Collected data
### config.mk
export PLATFORM = sky130hd
export DESIGN_NAME = sequence_serializer
export DESIGN_NICKNAME = d
export VERILOG_FILES = /design/src/rtl/sequence_serializer.sv
export SDC_FILE = /design/constraint.sdc
export NUM_CORES = 1
export LEC_CHECK = 0
export ABC_AREA = 0
export BUFFER_PORTS_ARGS = -buffer_cell sky130_fd_sc_hd__buf_2
export CORE_MARGIN = 4
export CORE_UTILIZATION = 35
export CTS_CLUSTER_DIAMETER = 150
export DETAILED_ROUTE_END_ITERATION = 10
export PLACE_DENSITY = 0.54
export SYNTH_ARGS = -nofsm -noshare
export SYNTH_HDL_FRONTEND = slang
export SYNTH_SLANG_ARGS = --single-unit
### constraint.sdc
create_clock -name clock -period 2 [get_ports clock]
set_input_delay 0.3 -clock clock [delete_from_list [all_inputs] [get_ports clock]]
set_output_delay 0.3 -clock clock [all_outputs]
set_load 0.01 [all_outputs]
### src/rtl/sequence_serializer.sv
// sequence_serializer: MSB-first parallel-to-serial front end with a
// one-word holding register so consecutive words stream without gaps.
module sequence_serializer #(
    parameter int   WIDTH    = 8,
    parameter logic IDLE_BIT = 1'b0
) (
    input  logic             clock,
    input  logic             reset,
    input  logic [WIDTH-1:0] data_in,
    input  logic             data_valid,
    output logic             data_ready,
    output logic             sequence_out,
    output logic             bit_valid,
    output logic             word_done,
    output logic             busy
);

    localparam int CW = $clog2(WIDTH);
    localparam logic [CW-1:0] LAST = CW'(WIDTH - 1);
    localparam logic [CW-1:0] PENULT = CW'(WIDTH - 2);

    typedef enum logic {
        IDLE,
        SHIFT
    } state_t;

    state_t           state;
    logic [CW-1:0]    cnt;
    logic [WIDTH-1:0] shift_reg;
    logic [WIDTH-1:0] pend_reg;
    logic             pend_full;

    logic accept;
    logic free;

    assign data_ready = !pend_full;
    assign busy       = bit_valid | pend_full;
    assign accept     = data_valid && data_ready;
    // Free also on the LSB cycle so the next word follows with no gap.
    assign free       = (state == IDLE) || (cnt == LAST);

    always_ff @(posedge clock) begin
        if (!reset) begin
            state        <= IDLE;
            cnt          <= '0;
            shift_reg    <= '0;
            pend_reg     <= '0;
            pend_full    <= 1'b0;
            sequence_out <= IDLE_BIT;
            bit_valid    <= 1'b0;
            word_done    <= 1'b0;
        end else begin
            word_done <= 1'b0;
            if (free) begin
                if (pend_full) begin
                    sequence_out <= pend_reg[WIDTH-1];
                    shift_reg    <= {pend_reg[WIDTH-2:0], 1'b0};
                    cnt          <= '0;
                    bit_valid    <= 1'b1;
                    state        <= SHIFT;
                    pend_full    <= 1'b0;
                end else if (accept) begin
                    sequence_out <= data_in[WIDTH-1];
                    shift_reg    <= {data_in[WIDTH-2:0], 1'b0};
                    cnt          <= '0;
                    bit_valid    <= 1'b1;
                    state        <= SHIFT;
                end else begin
                    sequence_out <= IDLE_BIT;
                    bit_valid    <= 1'b0;
                    cnt          <= '0;
                    state        <= IDLE;
                end
            end else begin
                sequence_out <= shift_reg[WIDTH-1];
                shift_reg    <= {shift_reg[WIDTH-2:0], 1'b0};
                cnt          <= cnt + CW'(1);
                word_done    <= (cnt == PENULT);
                if (accept) begin
                    pend_reg  <= data_in;
                    pend_full <= 1'b1;
                end
            end
        end
    end

endmodule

EXERCISE DETAILS
Restate word for word the lines above, beginning at the first one and ending at the line that carries "front end with a".

YOUR SOLUTION
### config.mk
export PLATFORM = sky130hd
export DESIGN_NAME = sequence_serializer
export DESIGN_NICKNAME = d
export VERILOG_FILES = /design/src/rtl/sequence_serializer.sv
export SDC_FILE = /design/constraint.sdc
export NUM_CORES = 1
export LEC_CHECK = 0
export ABC_AREA = 0
export BUFFER_PORTS_ARGS = -buffer_cell sky130_fd_sc_hd__buf_2
export CORE_MARGIN = 4
export CORE_UTILIZATION = 35
export CTS_CLUSTER_DIAMETER = 150
export DETAILED_ROUTE_END_ITERATION = 10
export PLACE_DENSITY = 0.54
export SYNTH_ARGS = -nofsm -noshare
export SYNTH_HDL_FRONTEND = slang
export SYNTH_SLANG_ARGS = --single-unit
### constraint.sdc
create_clock -name clock -period 2 [get_ports clock]
set_input_delay 0.3 -clock clock [delete_from_list [all_inputs] [get_ports clock]]
set_output_delay 0.3 -clock clock [all_outputs]
set_load 0.01 [all_outputs]
### src/rtl/sequence_serializer.sv
// sequence_serializer: MSB-first parallel-to-serial front end with a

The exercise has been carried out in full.